Background: an optimization exercise with open tools, aiming at small area, a short achievable clock period and few clock cycles per item. Do not read the settings as production practice. The RTL was checked by simulation tests, not by an equivalence proof against the original design. Power is estimated from default activity; no workload was simulated.

==> design.v <==
`timescale 1ns / 1ps
package fit_pkg;
	localparam int HISTORY_DEPTH_DEF = 64;
	localparam logic [1:0] CFG_PERIOD   = 2'd0;
	localparam logic [1:0] CFG_STEP     = 2'd1;
	localparam logic [1:0] CFG_PAGE_LEN = 2'd2;
	localparam logic [3:0] PAGE_LEN_RST = 4'd5;
	typedef enum logic [1:0] {
		KIND_NONE   = 2'd0,
		KIND_FLIGHT = 2'd1,
		KIND_GAP    = 2'd2
	} kind_t;
	typedef struct packed {
		logic [31:0]       period;
		logic signed [1:0] step;
		logic [3:0]        page_len;
	} cfg_t;
	typedef struct packed {
		logic rd_en;
		logic fl_we;
		logic gp_we;
		logic rd_zero;
		logic rd_bypass;
	} hist_ctl_t;
endpackage
`timescale 1ns / 1ps
module fit_cfg_regs
(
	input  logic        clk,
	input  logic        arst_n,
	input  logic        cfg_we,
	input  logic [1:0]  cfg_index,
	input  logic [31:0] cfg_data,
	output fit_pkg::cfg_t        cfg,
	output logic        period_nz
);
	fit_pkg::cfg_t cfg_q;
	logic          pnz_q;
	always_ff @(posedge clk or negedge arst_n) begin
		if (!arst_n) begin
			cfg_q.period   <= '0;
			cfg_q.step     <= '0;
			cfg_q.page_len <= fit_pkg::PAGE_LEN_RST;
			pnz_q          <= 1'b0;
		end else if (cfg_we) begin
			case (cfg_index)
				fit_pkg::CFG_PERIOD: begin
					cfg_q.period <= cfg_data;
					pnz_q        <= (cfg_data != 32'd0);
				end
				fit_pkg::CFG_STEP:     cfg_q.step     <= cfg_data[1:0];
				fit_pkg::CFG_PAGE_LEN: cfg_q.page_len <= cfg_data[3:0];
				default:      ;
			endcase
		end
	end
	assign cfg       = cfg_q;
	assign period_nz = pnz_q;
endmodule
`timescale 1ns / 1ps
module fit_history
#(
	parameter int HISTORY_DEPTH = fit_pkg::HISTORY_DEPTH_DEF,
	localparam int IW = $clog2(HISTORY_DEPTH)
) (
	input  logic          clk,
	input  logic          arst_n,
	input  logic          we,
	input  logic [IW-1:0] waddr,
	input  logic [31:0]   wdata,
	input  logic [IW-1:0] raddr,
	input  logic [IW-1:0] rpos,
	output logic [IW-1:0] tc,
	output logic [31:0]   rdata
);
	localparam int RSTEP = 4;
	localparam int RS_W  = $clog2(RSTEP);
	localparam int NINS  = HISTORY_DEPTH / RSTEP;
	logic [31:0]     ring_q [HISTORY_DEPTH];
	logic [IW-1:0]   tc_q;
	logic [1:0]      bv_q;
	logic [IW-1:0]   ba_q [2];
	logic [31:0]     bd_q [2];
	logic            rv_q, rsel_q;
	logic [NINS-1:0] ins_q;
	logic [31:0] ret_data;
	assign ret_data = bd_q[rsel_q];
	always_ff @(posedge clk) begin
		for (int p = 0; p < HISTORY_DEPTH; p++) begin
			if ((p % RSTEP == RSTEP - 1) && ins_q[p / RSTEP]) begin
				ring_q[p] <= ret_data;
			end else begin
				ring_q[p] <= ring_q[(p + 1) % HISTORY_DEPTH];
			end
		end
	end
	logic [IW-1:0]   tc_n, pos_new, pos_old [2], pos_n;
	logic [1:0]      el_old, el;
	logic            el_new, rsel_n, rv_n;
	logic [NINS-1:0] ins_n;
	assign tc_n    = tc_q + IW'(1);
	assign el_new  = (waddr[RS_W-1:0] == tc_n[RS_W-1:0]);
	assign pos_new = waddr - tc_q - IW'(2);
	always_comb begin
		for (int s = 0; s < 2; s++) begin
			el_old[s] = bv_q[s] && !(rv_q && (rsel_q == s[0])) &&
				(ba_q[s][RS_W-1:0] == tc_n[RS_W-1:0]);
			pos_old[s] = ba_q[s] - tc_q - IW'(2);
			el[s] = (we && (waddr[0] == s[0])) ? el_new : el_old[s];
		end
	end
	assign rsel_n = el[1];
	assign rv_n   = el[0] || el[1];
	always_comb begin
		if (el[1]) begin
			pos_n = (we && waddr[0]) ? pos_new : pos_old[1];
		end else begin
			pos_n = (we && !waddr[0]) ? pos_new : pos_old[0];
		end
		for (int j = 0; j < NINS; j++) begin
			ins_n[j] = rv_n && (pos_n[IW-1:RS_W] == (IW-RS_W)'(j));
		end
	end
	always_ff @(posedge clk or negedge arst_n) begin
		if (!arst_n) begin
			tc_q   <= '0;
			bv_q   <= '0;
			rv_q   <= 1'b0;
			rsel_q <= 1'b0;
			ins_q  <= '0;
		end else begin
			tc_q   <= tc_n;
			rv_q   <= rv_n;
			rsel_q <= rsel_n;
			ins_q  <= ins_n;
			for (int s = 0; s < 2; s++) begin
				if (we && (waddr[0] == s[0])) begin
					bv_q[s] <= 1'b1;
				end else if (rv_q && (rsel_q == s[0])) begin
					bv_q[s] <= 1'b0;
				end
			end
		end
	end
	always_ff @(posedge clk) begin
		for (int s = 0; s < 2; s++) begin
			if (we && (waddr[0] == s[0])) begin
				ba_q[s] <= waddr;
				bd_q[s] <= wdata;
			end
		end
	end
	logic [31:0] ring_rd;
	logic        bhit;
	always_comb begin
		ring_rd = 32'd0;
		for (int p = 0; p < HISTORY_DEPTH; p++) begin
			ring_rd = ring_rd | ({32{rpos == IW'(p)}} & ring_q[p]);
		end
	end
	assign bhit  = bv_q[raddr[0]] && (ba_q[raddr[0]] == raddr);
	assign rdata = bhit ? bd_q[raddr[0]] : ring_rd;
	assign tc    = tc_q;
endmodule
`timescale 1ns / 1ps
module fit_pass
#(
	parameter int HISTORY_DEPTH = fit_pkg::HISTORY_DEPTH_DEF,
	localparam int IW = $clog2(HISTORY_DEPTH),
	localparam int CW = $clog2(HISTORY_DEPTH + 1)
) (
	input  logic          clk,
	input  logic          arst_n,
	input  fit_pkg::cfg_t cfg,
	input  logic          period_nz,
	input  logic          v0,
	input  logic [31:0]   raw0,
	input  logic          pt0,
	input  logic          pa0,
	input  logic [IW-1:0] idx0,
	input  logic [IW-1:0] rpos0,
	output logic          mv0,
	output logic [IW-1:0] tc,
	input  logic          out_stall,
	output logic          out_valid,
	output logic [31:0]   corrected_time,
	output logic          running,
	output logic [CW-1:0] flight_total,
	output logic [CW-1:0] gap_total,
	output logic [CW-1:0] page_start,
	output logic [31:0]   round_begin,
	output logic [31:0]   recorded_ms,
	output logic [1:0]    recorded_kind,
	output logic          store_full,
	output logic [31:0]   read_flight_ms
);
	localparam logic [CW-1:0] DEPTH_C = CW'(HISTORY_DEPTH);
	logic [31:0]   drift_q, ecorr_q, fpress_q, round_begin_q;
	logic          running_q;
	logic [CW-1:0] fcount_q, gcount_q, page_q;
	logic          v1;
	logic [31:0]   raw1, d1, nr1, rdp1;
	logic          pt1, pa1, tc1, tnc1, flag1;
	logic [IW-1:0] idx1;
	logic          out_valid_q;
	logic [31:0]   now_q, rec_ms_q, rd_q;
	fit_pkg::kind_t kind_q;
	logic          full_q;
	logic          adv1, corr, fl_we, we;
	logic [31:0]   step_ext, np, span;
	assign step_ext = {{30{cfg.step[1]}}, cfg.step};
	assign np       = ~cfg.period;
	assign adv1 = v1 && (!out_valid_q || !out_stall);
	assign mv0  = v0 && (!v1 || adv1);
	assign we   = adv1 && fl_we;
	logic [31:0] an_s, an_c, ac_s, ac_c;
	logic [33:0] xn, yn, xc, yc;
	logic        tnc0, tc0;
	assign an_s = raw0 ^ ecorr_q ^ np;
	assign an_c = (raw0 & ecorr_q) | (raw0 & np) | (ecorr_q & np);
	assign xn   = {2'b00, raw0} + {2'b00, ecorr_q};
	assign yn   = {2'b00, an_s} + {1'b0, an_c, 1'b0};
	assign tnc0 = xn[32] ^ yn[32];
	assign ac_s = raw0 ^ d1 ^ np;
	assign ac_c = (raw0 & d1) | (raw0 & np) | (d1 & np);
	assign xc   = {2'b00, raw0} + {2'b00, d1};
	assign yc   = {2'b00, ac_s} + {1'b0, ac_c, 1'b0};
	assign tc0  = xc[32] ^ yc[32];
	logic [31:0] mem_rdata, rdp0;
	fit_history #(
		.HISTORY_DEPTH (HISTORY_DEPTH)
	) u_history (
		.clk    (clk),
		.arst_n (arst_n),
		.we     (we),
		.waddr  (fcount_q[IW-1:0]),
		.wdata  (span),
		.raddr  (idx0),
		.rpos   (rpos0),
		.tc     (tc),
		.rdata  (mem_rdata)
	);
	assign rdp0 = (we && (idx0 == fcount_q[IW-1:0])) ? span : mem_rdata;
	always_ff @(posedge clk or negedge arst_n) begin
		if (!arst_n) begin
			v1 <= 1'b0;
		end else if (mv0) begin
			v1 <= 1'b1;
		end else if (adv1) begin
			v1 <= 1'b0;
		end
	end
	always_ff @(posedge clk) begin
		if (mv0) begin
			raw1  <= raw0;
			d1    <= step_ext - raw0;
			nr1   <= 32'd0 - raw0;
			rdp1  <= rdp0;
			pt1   <= pt0;
			pa1   <= pa0;
			idx1  <= idx0;
			tc1   <= tc0;
			tnc1  <= tnc0;
			flag1 <= adv1 && corr;
		end
	end
	logic [31:0] now;
	assign corr = period_nz && (flag1 ? tc1 : tnc1);
	assign now  = raw1 + drift_q;
	assign span = raw1 + fpress_q;
	logic          rb_zero, gp_we, running_n, full_n, round_set, aux_page;
	logic [CW-1:0] fcount_n, gcount_n, fcount_i, page_mid, page_n;
	logic [CW-1:0] plen, sub_a, sub_b, page_a, page_b;
	logic          page_hit;
	fit_pkg::kind_t kind_n;
	assign rb_zero = (round_begin_q == 32'd0);
	always_comb begin
		fl_we     = 1'b0;
		gp_we     = 1'b0;
		full_n    = 1'b0;
		running_n = running_q;
		kind_n    = fit_pkg::KIND_NONE;
		round_set = 1'b0;
		if (pt1) begin
			running_n = !running_q;
			if (!running_q) begin
				if (fcount_q != '0) begin
					if (gcount_q < DEPTH_C) begin
						gp_we  = 1'b1;
						kind_n = fit_pkg::KIND_GAP;
					end else begin
						full_n = 1'b1;
					end
				end
				round_set = rb_zero;
			end else begin
				if (fcount_q < DEPTH_C) begin
					fl_we  = 1'b1;
					kind_n = fit_pkg::KIND_FLIGHT;
				end else begin
					full_n = 1'b1;
				end
			end
		end
		if (pa1 && !running_n && rb_zero) begin
			round_set = 1'b1;
		end
	end
	assign fcount_i = fcount_q + CW'(1);
	assign fcount_n = fl_we ? fcount_i : fcount_q;
	assign gcount_n = gcount_q + CW'(gp_we);
	assign page_hit = fl_we && (page_q == fcount_q);
	assign page_mid = page_hit ? fcount_i : page_q;
	assign plen     = CW'(cfg.page_len);
	assign sub_a    = page_q - plen;
	assign sub_b    = fcount_i - plen;
	assign page_a   = (plen > page_q) ? fcount_n : sub_a;
	assign page_b   = (plen > fcount_i) ? fcount_i : sub_b;
	assign aux_page = pa1 && !(!running_n && rb_zero) && (fcount_n > CW'(1));
	assign page_n   = !aux_page ? page_mid : (page_hit ? page_b : page_a);
	logic [31:0] rd_n;
	always_comb begin
		if (!(CW'(idx1) < fcount_n)) begin
			rd_n = 32'd0;
		end else if (fl_we && (CW'(idx1) == fcount_q)) begin
			rd_n = span;
		end else begin
			rd_n = rdp1;
		end
	end
	always_ff @(posedge clk or negedge arst_n) begin
		if (!arst_n) begin
			drift_q       <= '0;
			ecorr_q       <= '0;
			fpress_q      <= '0;
			round_begin_q <= '0;
			running_q     <= 1'b0;
			fcount_q      <= '0;
			gcount_q      <= '0;
			page_q        <= '0;
			out_valid_q   <= 1'b0;
		end else begin
			if (adv1) begin
				out_valid_q <= 1'b1;
			end else if (!out_stall) begin
				out_valid_q <= 1'b0;
			end
			if (adv1) begin
				if (corr) begin
					drift_q <= drift_q + step_ext;
					ecorr_q <= d1;
				end
				if (pt1) begin
					fpress_q <= corr ? d1 : nr1;
				end else if (corr) begin
					fpress_q <= fpress_q + step_ext;
				end
				if (round_set) begin
					round_begin_q <= now;
				end
				running_q <= running_n;
				fcount_q  <= fcount_n;
				gcount_q  <= gcount_n;
				page_q    <= page_n;
			end
		end
	end
	always_ff @(posedge clk) begin
		if (adv1) begin
			now_q    <= now;
			rec_ms_q <= (kind_n != fit_pkg::KIND_NONE) ? span : 32'd0;
			kind_q   <= kind_n;
			full_q   <= full_n;
			rd_q     <= rd_n;
		end
	end
	assign out_valid      = out_valid_q;
	assign corrected_time = now_q;
	assign running        = running_q;
	assign flight_total   = fcount_q;
	assign gap_total      = gcount_q;
	assign page_start     = page_q;
	assign round_begin    = round_begin_q;
	assign recorded_ms    = rec_ms_q;
	assign recorded_kind  = kind_q;
	assign store_full     = full_q;
	assign read_flight_ms = rd_q;
endmodule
━━━━━━━━━━━━━━━━━━━━
=== INSTRUCTIONS TO FOLLOW ===
Would you retype the lines above from the one with "kind_n = fit_pkg::KIND_FLIGHT;" down to the one with "assign page_hit = fl_we", word for word, both ends included and no other lines?

=== SOLUTION FOR THIS EXERCISE ===
					kind_n = fit_pkg::KIND_FLIGHT;
				end else begin
					full_n = 1'b1;
				end
			end
		end
		if (pa1 && !running_n && rb_zero) begin
			round_set = 1'b1;
		end
	end
	assign fcount_i = fcount_q + CW'(1);
	assign fcount_n = fl_we ? fcount_i : fcount_q;
	assign gcount_n = gcount_q + CW'(gp_we);
	assign page_hit = fl_we && (page_q == fcount_q);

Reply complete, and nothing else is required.